This follows up last issue’s momentous kiss between Superman and Wonder Woman, which was a source of much controversy in the comic book community. We are also introduced to Barbara Minerva, a.k.a. Cheetah, for the first time in the New 52 DC Universe and get a welcome glimpse at the interpersonal relationships (or lack thereof, in some cases) between main characters and supporting characters.
The story begins with a brief prologue showing what transpired after Superman and Wonder Woman’s romantic interlude. To say it was “awkward” would not be an inaccurate assessment. We see that even Superman is left hanging, from time to time. The story then wastes no time in cutting to Wonder Woman, Superman, Cyborg, and Flash in the middle of a fight with Cheetah a few days later. It seems Wonder Woman and Cheetah have a bit of a history and were, at one time, kindred spirits and even good friends. As Wonder Woman begs Cheetah to let her help revert her back to her more human side, Cheetah proves to be a formidable threat to them. Even Superman, who is vulnerable to her powers, which we find out later are of a mystical origin. Vulnerability to magic is one of Superman’s few weaknesses, as you might recall. Cheetah leaves the group, with a few parting words for Diana about how humanity is hopeless and she doesn’t, in fact, need or want Diana’s help. She’s perfectly fine with her bestial condition.

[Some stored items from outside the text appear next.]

==> src/rtl/hazard_slot.sv <==
// One scoreboard stage register: captures the upstream entry, inserts a
// bubble on request and optionally ages Tnew by one (saturating at zero).
module hazard_slot
  import hazard_pkg::*;
#(
  parameter bit DEC = 1'b1
) (
  input  logic  clk,
  input  logic  reset,
  input  logic  bubble,
  input  slot_t din,
  output slot_t q
);

  slot_t nxt_s;

  // Next entry: bubble, or upstream entry with Tnew aged when enabled
  always_comb begin
    nxt_s = din;
    if (bubble) begin
      nxt_s = '0;
    end else if (DEC && (din.tnew != 2'd0)) begin
      nxt_s.tnew = din.tnew - 2'd1;
    end else begin
      nxt_s.tnew = din.tnew;
    end
  end

  // Stage register, cleared by the asynchronous reset
  always_ff @(posedge clk or negedge reset) begin
    if (!reset) begin
      q <= '0;
    end else begin
      q <= nxt_s;
    end
  end

endmodule

==> src/rtl/hazard_ctrl.sv <==
// Central stall/forward controller: E/M/W scoreboard, stall generation,
// forward-select priority and the mult/div busy counter.
module hazard_ctrl
  import hazard_pkg::*;
#(
  parameter int MULT_CYC = DEF_MULT_CYC,
  parameter int DIV_CYC  = DEF_DIV_CYC
) (
  input  logic       clk,
  input  logic       reset,
  input  logic [4:0] D_rs,
  input  logic [4:0] D_rt,
  input  logic [1:0] D_Tuse_rs,
  input  logic [1:0] D_Tuse_rt,
  input  logic [4:0] D_A3,
  input  logic [1:0] D_Tnew,
  input  logic       D_md,
  input  logic       E_start,
  input  logic       E_is_div,
  output logic       stall,
  output logic [1:0] D_fwd_rs,
  output logic [1:0] D_fwd_rt,
  output logic [1:0] E_fwd_rs,
  output logic [1:0] E_fwd_rt,
  output logic       M_fwd_rt,
  output logic       md_busy
);

  localparam int CNT_MAX = (MULT_CYC > DIV_CYC) ? MULT_CYC : DIV_CYC;
  localparam int CNT_W   = $clog2(CNT_MAX + 1);

  slot_t d_slot, e_slot, m_slot, w_slot;
  logic [CNT_W-1:0] cnt_r, cnt_nxt_s;
  logic stall_rs_s, stall_rt_s, stall_md_s;
  logic unused_slot_bits;

  assign d_slot = '{a3: D_A3, tnew: D_Tnew, rs: D_rs, rt: D_rt};

  // D enters E unaged (D_Tnew already counts from E); later stages age by one
  hazard_slot #(.DEC(1'b0)) u_e (.clk(clk), .reset(reset), .bubble(stall), .din(d_slot), .q(e_slot));
  hazard_slot #(.DEC(1'b1)) u_m (.clk(clk), .reset(reset), .bubble(1'b0),  .din(e_slot), .q(m_slot));
  hazard_slot #(.DEC(1'b1)) u_w (.clk(clk), .reset(reset), .bubble(1'b0),  .din(m_slot), .q(w_slot));

  // M never forwards by rs, and W only supplies its A3/Tnew
  assign unused_slot_bits = ^{m_slot.rs, w_slot.rs, w_slot.rt};

  // Stall when a producer in E or M is not ready by the consumer's Tuse,
  // or when a HI/LO user meets a busy mult/div unit
  always_comb begin
    stall_rs_s = slot_blocks(e_slot, D_rs, D_Tuse_rs) | slot_blocks(m_slot, D_rs, D_Tuse_rs);
    stall_rt_s = slot_blocks(e_slot, D_rt, D_Tuse_rt) | slot_blocks(m_slot, D_rt, D_Tuse_rt);
    stall_md_s = D_md & md_busy;
    stall      = stall_rs_s | stall_rt_s | stall_md_s;
  end

  // D-stage forward selects: nearest ready producer wins (E, then M, then W)
  always_comb begin
    D_fwd_rs = D_FWD_RF;
    D_fwd_rt = D_FWD_RF;
    if (slot_ready(e_slot, D_rs))      D_fwd_rs = D_FWD_E;
    else if (slot_ready(m_slot, D_rs)) D_fwd_rs = D_FWD_M;
    else if (slot_ready(w_slot, D_rs)) D_fwd_rs = D_FWD_W;
    else                               D_fwd_rs = D_FWD_RF;
    if (slot_ready(e_slot, D_rt))      D_fwd_rt = D_FWD_E;
    else if (slot_ready(m_slot, D_rt)) D_fwd_rt = D_FWD_M;
    else if (slot_ready(w_slot, D_rt)) D_fwd_rt = D_FWD_W;
    else                               D_fwd_rt = D_FWD_RF;
  end

  // E- and M-stage forward selects from the sources held in the E/M slots
  always_comb begin
    E_fwd_rs = E_FWD_PIPE;
    E_fwd_rt = E_FWD_PIPE;
    M_fwd_rt = M_FWD_PIPE;
    if (slot_ready(m_slot, e_slot.rs))      E_fwd_rs = E_FWD_M;
    else if (slot_ready(w_slot, e_slot.rs)) E_fwd_rs = E_FWD_W;
    else                                    E_fwd_rs = E_FWD_PIPE;
    if (slot_ready(m_slot, e_slot.rt))      E_fwd_rt = E_FWD_M;
    else if (slot_ready(w_slot, e_slot.rt)) E_fwd_rt = E_FWD_W;
    else                                    E_fwd_rt = E_FWD_PIPE;
    if (slot_ready(w_slot, m_slot.rt))      M_fwd_rt = M_FWD_W;
    else                                    M_fwd_rt = M_FWD_PIPE;
  end

  // Busy counter next value: a start always reloads, otherwise count down
  always_comb begin
    cnt_nxt_s = cnt_r;
    if (E_start) begin
      cnt_nxt_s = E_is_div ? CNT_W'(DIV_CYC) : CNT_W'(MULT_CYC);
    end else if (cnt_r != {CNT_W{1'b0}}) begin
      cnt_nxt_s = cnt_r - CNT_W'(1);
    end else begin
      cnt_nxt_s = cnt_r;
    end
  end

  // Busy counter register
  always_ff @(posedge clk or negedge reset) begin
    if (!reset) begin
      cnt_r <= {CNT_W{1'b0}};
    end else begin
      cnt_r <= cnt_nxt_s;
    end
  end

  assign md_busy = E_start | (cnt_r != {CNT_W{1'b0}});

endmodule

The scene cuts to Batman and Aquaman visiting Justice League liaison and one-time romantic partner to Wonder Woman, Steve Trevor, in the hospital, requesting information about Cheetah. As you might recall, Trevor was seriously injured, after being tortured by the supervillain, Graves, a few issues back. The scene switches back and forth between the hospital and Justice League HQ, as Trevor and Diana relay what they both know about Cheetah. They both go into how Diana and Barbara were once friends and how Barbara came to be the way she is today. Her story is fairly faithful to the pre-New 52 Barbara Minerva’s origin, which involves accidentally cutting herself with a mystical dagger Diana had found while Barbara was working for A.R.G.U.S., overseeing The Black Room. Barbara became possessed by the Goddess of the Hunt, transforming into a half-human/half-cheetah creature. We learn Diana blames herself for what happened to Barbara and why she is so intent on helping her.

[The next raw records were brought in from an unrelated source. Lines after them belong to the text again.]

### src/flat_wrapper.sv
// flat-port wrapper written by rule: the top's interface ports become plain ports
module mram_responder_flat 
#(
    parameter int ADDR_WIDTH   = 20,
    parameter int DATA_WIDTH   = 16,
    parameter int MEM_AW       = 8,
    parameter int READ_LATENCY = 1
)
  (clk, rst, bus_addr, bus_data_in, bus_send_data, bus_chip_en, bus_write_en, bus_out_en, bus_lower_byte_en, bus_upper_byte_en, bus_data_out, bus_data_valid, bus_busy, bus_addr_err, bus_proto_err, bus_wr_count, bus_rd_count);
  mram_if #(.ADDR_WIDTH(ADDR_WIDTH), .DATA_WIDTH(DATA_WIDTH)) bus_i ();
  input logic clk;
  input logic rst;
  input wire logic [$bits(bus_i.addr)-1:0] bus_addr;
  input wire logic [$bits(bus_i.data_in)-1:0] bus_data_in;
  input wire logic [$bits(bus_i.send_data)-1:0] bus_send_data;
  input wire logic [$bits(bus_i.chip_en)-1:0] bus_chip_en;
  input wire logic [$bits(bus_i.write_en)-1:0] bus_write_en;
  input wire logic [$bits(bus_i.out_en)-1:0] bus_out_en;
  input wire logic [$bits(bus_i.lower_byte_en)-1:0] bus_lower_byte_en;
  input wire logic [$bits(bus_i.upper_byte_en)-1:0] bus_upper_byte_en;
  output wire logic [$bits(bus_i.data_out)-1:0] bus_data_out;
  output wire logic [$bits(bus_i.data_valid)-1:0] bus_data_valid;
  output wire logic [$bits(bus_i.busy)-1:0] bus_busy;
  output wire logic [$bits(bus_i.addr_err)-1:0] bus_addr_err;
  output wire logic [$bits(bus_i.proto_err)-1:0] bus_proto_err;
  output wire logic [$bits(bus_i.wr_count)-1:0] bus_wr_count;
  output wire logic [$bits(bus_i.rd_count)-1:0] bus_rd_count;
  assign bus_i.addr = bus_addr;
  assign bus_i.data_in = bus_data_in;
  assign bus_i.send_data = bus_send_data;
  assign bus_i.chip_en = bus_chip_en;
  assign bus_i.write_en = bus_write_en;
  assign bus_i.out_en = bus_out_en;
  assign bus_i.lower_byte_en = bus_lower_byte_en;
  assign bus_i.upper_byte_en = bus_upper_byte_en;
  assign bus_data_out = bus_i.data_out;
  assign bus_data_valid = bus_i.data_valid;
  assign bus_busy = bus_i.busy;
  assign bus_addr_err = bus_i.addr_err;
  assign bus_proto_err = bus_i.proto_err;
  assign bus_wr_count = bus_i.wr_count;
  assign bus_rd_count = bus_i.rd_count;
  mram_responder #(.ADDR_WIDTH(ADDR_WIDTH), .DATA_WIDTH(DATA_WIDTH), .MEM_AW(MEM_AW), .READ_LATENCY(READ_LATENCY)) u_core (.clk(clk), .rst(rst), .bus(bus_i));
endmodule
`src/rtl/branch_redirect_unit_pkg.sv`:
```
// Shared encodings for the ID-stage branch path: branch classes used by the
// condition checker and the redirect unit, the default reset fetch address,
// and the redirect unit's state encoding.
package branch_redirect_unit_pkg;

  typedef enum logic [1:0] {
    COND_NONE = 2'd0,
    COND_JUMP = 2'd1,
    COND_BEZ  = 2'd2,
    COND_BNE  = 2'd3
  } cond_e;

  localparam logic [31:0] RESET_PC_DEFAULT = 32'h0000_0000;

  typedef enum logic {
    ST_RUN     = 1'b0,
    ST_PENDING = 1'b1
  } bru_state_e;

  // True for the branch classes that may redirect fetch.
  function automatic logic is_branch(input logic [1:0] comm);
    return (comm == COND_JUMP) || (comm == COND_BEZ) || (comm == COND_BNE);
  endfunction

endpackage

```
`src/rtl/branch_redirect_unit_if.sv`:
```
// ID-stage decision inputs and IF-stage fetch outputs of the redirect unit.
interface branch_redirect_unit_if #(
  parameter int CNT_W = 16
) ();

  logic             freeze;
  logic             idValid;
  logic             brCond;
  logic [1:0]       cuBranchComm;
  logic [31:0]      pcId;
  logic [31:0]      immExt;
  logic [25:0]      jumpAddr;
  logic [31:0]      pc;
  logic             flushIfId;
  logic             redirectPending;
  logic [CNT_W-1:0] takenCount;

  // Pipeline / hazard side: drives the decision, consumes the fetch address.
  modport master (
    output freeze, idValid, brCond, cuBranchComm, pcId, immExt, jumpAddr,
    input  pc, flushIfId, redirectPending, takenCount
  );

  // Redirect unit side.
  modport slave (
    input  freeze, idValid, brCond, cuBranchComm, pcId, immExt, jumpAddr,
    output pc, flushIfId, redirectPending, takenCount
  );

endinterface

```
`src/rtl/branch_redirect_unit_target_calc.sv`:
```
// Branch / jump target computation for the instruction currently in ID.
module branch_target_calc
  import branch_redirect_unit_pkg::*;
(
  input  logic [31:0] pcId,
  input  logic [31:0] immExt,
  input  logic [25:0] jumpAddr,
  input  logic [1:0]  cuBranchComm,
  output logic [31:0] target
);

  logic signed [31:0] offset_s;

  // Jumps splice the field into the current 256 MB region; conditional
  // branches add the word offset to PC+4 with modular wrap.
  always_comb begin
    offset_s = $signed(immExt) <<< 2;
    target   = pcId;
    case (cuBranchComm)
      COND_JUMP: target = {pcId[31:28], jumpAddr, 2'b00};
      COND_BEZ,
      COND_BNE:  target = pcId + $unsigned(offset_s);
      default:   target = pcId;
    endcase
  end

endmodule

```
`src/rtl/branch_redirect_unit.sv`:
```
// Fetch PC owner: applies taken ID-stage branches as PC redirects with an
// IF/ID flush, parks a redirect while the pipeline is frozen, and counts
// applied redirects.
module branch_redirect_unit
  import branch_redirect_unit_pkg::*;
#(
  parameter logic [31:0] RESET_PC = RESET_PC_DEFAULT,
  parameter int          CNT_W    = 16
) (
  input  logic                  clk,
  input  logic                  rst,
  branch_redirect_unit_if.slave bus
);

  bru_state_e       state_q, state_d;
  logic [31:0]      pc_q, pc_d;
  logic [31:0]      pend_target_q, pend_target_d;
  logic [CNT_W-1:0] taken_count_q, taken_count_d;
  logic             flush;
  logic             accept;
  logic [31:0]      target;

  branch_target_calc u_target (
    .pcId         (bus.pcId),
    .immExt       (bus.immExt),
    .jumpAddr     (bus.jumpAddr),
    .cuBranchComm (bus.cuBranchComm),
    .target       (target)
  );

  // Next-state decode: redirect now, park the redirect under a stall,
  // release a parked redirect, or fall through sequentially.
  always_comb begin
    state_d       = state_q;
    pc_d          = pc_q;
    pend_target_d = pend_target_q;
    taken_count_d = taken_count_q;
    flush         = 1'b0;
    accept        = bus.idValid & bus.brCond & is_branch(bus.cuBranchComm)
                    & (state_q == ST_RUN);
    case (state_q)
      ST_RUN: begin
        if (accept && !bus.freeze) begin
          pc_d          = target;
          flush         = 1'b1;
          taken_count_d = taken_count_q + 1'b1;
        end else if (accept) begin
          // First decision wins; later operand changes during the stall
          // are ignored.
          pend_target_d = target;
          state_d       = ST_PENDING;
        end else if (!bus.freeze) begin
          pc_d = pc_q + 32'd4;
        end
      end
      ST_PENDING: begin
        if (!bus.freeze) begin
          pc_d          = pend_target_q;
          flush         = 1'b1;
          taken_count_d = taken_count_q + 1'b1;
          state_d       = ST_RUN;
        end
      end
      default: state_d = ST_RUN;
    endcase
  end

  // State, fetch PC, parked target and counter; reset drops any parked redirect.
  always_ff @(posedge clk) begin
    if (rst) begin
      state_q       <= ST_RUN;
      pc_q          <= RESET_PC;
      pend_target_q <= 32'h0;
      taken_count_q <= '0;
    end else begin
      state_q       <= state_d;
      pc_q          <= pc_d;
      pend_target_q <= pend_target_d;
      taken_count_q <= taken_count_d;
    end
  end

  assign bus.pc              = pc_q;
  assign bus.flushIfId       = flush & ~rst;
  assign bus.redirectPending = (state_q == ST_PENDING) & ~rst;
  assign bus.takenCount      = taken_count_q;

endmodule

```
`src/flat_wrapper.sv`:
```
// flat-port wrapper written by rule: the top's interface ports become plain ports
module branch_redirect_unit_flat import branch_redirect_unit_pkg::*;
#(
  parameter logic [31:0] RESET_PC = RESET_PC_DEFAULT,
  parameter int          CNT_W    = 16
)
  (clk, rst, bus_freeze, bus_idValid, bus_brCond, bus_cuBranchComm, bus_pcId, bus_immExt, bus_jumpAddr, bus_pc, bus_flushIfId, bus_redirectPending, bus_takenCount);
  branch_redirect_unit_if #(.CNT_W(CNT_W)) bus_i ();
  input  logic clk;
  input  logic rst;
  input wire logic [$bits(bus_i.freeze)-1:0] bus_freeze;
  input wire logic [$bits(bus_i.idValid)-1:0] bus_idValid;
  input wire logic [$bits(bus_i.brCond)-1:0] bus_brCond;
  input wire logic [$bits(bus_i.cuBranchComm)-1:0] bus_cuBranchComm;
  input wire logic [$bits(bus_i.pcId)-1:0] bus_pcId;
  input wire logic [$bits(bus_i.immExt)-1:0] bus_immExt;
  input wire logic [$bits(bus_i.jumpAddr)-1:0] bus_jumpAddr;
  output wire logic [$bits(bus_i.pc)-1:0] bus_pc;
  output wire logic [$bits(bus_i.flushIfId)-1:0] bus_flushIfId;
  output wire logic [$bits(bus_i.redirectPending)-1:0] bus_redirectPending;
  output wire logic [$bits(bus_i.takenCount)-1:0] bus_takenCount;
  assign bus_i.freeze = bus_freeze;
  assign bus_i.idValid = bus_idValid;
  assign bus_i.brCond = bus_brCond;
  assign bus_i.cuBranchComm = bus_cuBranchComm;
  assign bus_i.pcId = bus_pcId;
  assign bus_i.immExt = bus_immExt;
  assign bus_i.jumpAddr = bus_jumpAddr;
  assign bus_pc = bus_i.pc;
  assign bus_flushIfId = bus_i.flushIfId;
  assign bus_redirectPending = bus_i.redirectPending;
  assign bus_takenCount = bus_i.takenCount;
  branch_redirect_unit #(.RESET_PC(RESET_PC), .CNT_W(CNT_W)) u_core (.clk(clk), .rst(rst), .bus(bus_i));
endmodule
```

As alluded to earlier, we finally get a much-needed look into certain characters’ feelings and personal lives. Namely, Victor Stone. Since becoming the half-human/half-machine hero, Cyborg, Vic’s life hasn’t been easy. All but shunned and ignored by his father, Cyborg as immersed himself in his work. The reader can’t help but feel for Vic, but also admire him for his courage and heroism. His scene with The Flash outside the main Justice League meeting room, as Superman and Wonder Woman have a private conversation inside, is both funny and endearing. With Green Lantern Hal Jordan quitting the team a few issues back and the constant bickering between Batman and Aquaman over who should be leading the team, the future of the League is uncertain. In Vic’s mind, the League is all he has left. The Flash, offering a helping hand of friendship, begs to differ. It’s a nice scene and brings much depth to Cyborg, which I appreciated. The main story ends with quite a doozy of a cliffhanger, as something unexpected happens to a certain member of the team in the middle of a fight with Cheetah. Will Wonder Woman be able to save her friends? We’ll find out next issue.

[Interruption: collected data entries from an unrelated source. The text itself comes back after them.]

$ cat config.mk
export PLATFORM = sky130hd
export DESIGN_NAME = uart_rx_fifo
export DESIGN_NICKNAME = d
export VERILOG_FILES = /design/src/rtl/uart_pkg.sv /design/src/rtl/uart_fifo_mem.sv /design/src/rtl/uart_rx_fifo.sv
export SDC_FILE = /design/constraint.sdc
export NUM_CORES = 1
export LEC_CHECK = 0
export BUFFER_PORTS_ARGS = -buffer_cell sky130_fd_sc_hd__buf_2
export CAP_MARGIN = 5
export CORE_AREA = 10 10 132 134
export CTS_CLUSTER_DIAMETER = 40
export DETAILED_ROUTE_END_ITERATION = 12
export DIE_AREA = 0 0 142 144
export SKIP_CTS_REPAIR_TIMING = 1
export SYNTH_ARGS = -nofsm -noshare
export SYNTH_HDL_FRONTEND = slang
export SYNTH_SLANG_ARGS = --single-unit
$ cat constraint.sdc
create_clock -name clk -period 3.2 [get_ports clk]
set_clock_uncertainty 0.05 [all_clocks]
set_input_delay 0 -clock clk [delete_from_list [all_inputs] [get_ports clk]]
set_output_delay 0 -clock clk [all_outputs]
set_load 0.005 [all_outputs]
### config.mk
export PLATFORM = sky130hd
export DESIGN_NAME = fex_issue_ctrl_flat
export DESIGN_NICKNAME = d
export VERILOG_FILES = /design/src/rtl/fex_issue_ctrl_pkg.sv /design/src/rtl/fex_issue_ctrl_if.sv /design/src/rtl/fex_lat_lut.sv /design/src/rtl/fex_issue_ctrl.sv /design/src/flat_wrapper.sv
export SDC_FILE = /design/constraint.sdc
export NUM_CORES = 1
export LEC_CHECK = 0
export ABC_AREA = 1
export CAP_MARGIN = 20
export CORE_MARGIN = 4
export CORE_UTILIZATION = 25
export DETAILED_ROUTE_END_ITERATION = 6
export PLACE_DENSITY = 0.46
export SKIP_CTS_REPAIR_TIMING = 1
export SYNTH_ARGS = -nofsm -noshare
export SYNTH_HDL_FRONTEND = slang
export SYNTH_SLANG_ARGS = --single-unit
### constraint.sdc
create_clock -name clk -period 1.6 [get_ports clk]
set_input_delay 0.32 -clock clk [delete_from_list [all_inputs] [get_ports clk]]
set_output_delay 0.32 -clock clk [all_outputs]
set_load 0.02 [all_outputs]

Writer Geoff Johns and guest artist Tony Daniel make just as great a team as when Jim Lee was onboard. I appreciated Johns taking some time away from the action to focus on quiet character moments, as well as creating suspense and intrigue. Tony Daniel does as great a job as ever. I’ve been a fan since his pre-New 52 Batman work and he does not disappoint here. It will be a real treat seeing him draw this book, before the equally-talented Ivan Reis takes over a few issues from now.
The backup story, written by Johns and Jeff Lemire and expertly drawn by Brad Walker, is basically a setup for the upcoming Justice League of America series, which will be a separate, more covert team from the main Justice League. In this story, Trevor is paid a visit to by Amanda Waller, who has some distressing news for him. Later, Oliver Queen, a.k.a. Green Arrow, approaches Steve in a bar, as he is drowning his sorrows. It seems Ollie wants Steve’s help after being attacked by a villain known as Multiplex. After showing a flashback of the fight, we see that Ollie discovered a device with a mysterious insignia on it and we learn why he’s taken it to Steve to get his opinion on what it means. It seems they both know what – or who – it is. At first, I wasn’t too keen on another Justice League series without the main team, but what I’m hearing and reading about what Johns has planned and who the members will be, I’m more than sold. With Johns writing and David Finch handling the art, this book is going to kick all kinds of ass. This was a nice setup that got me even more excited for it.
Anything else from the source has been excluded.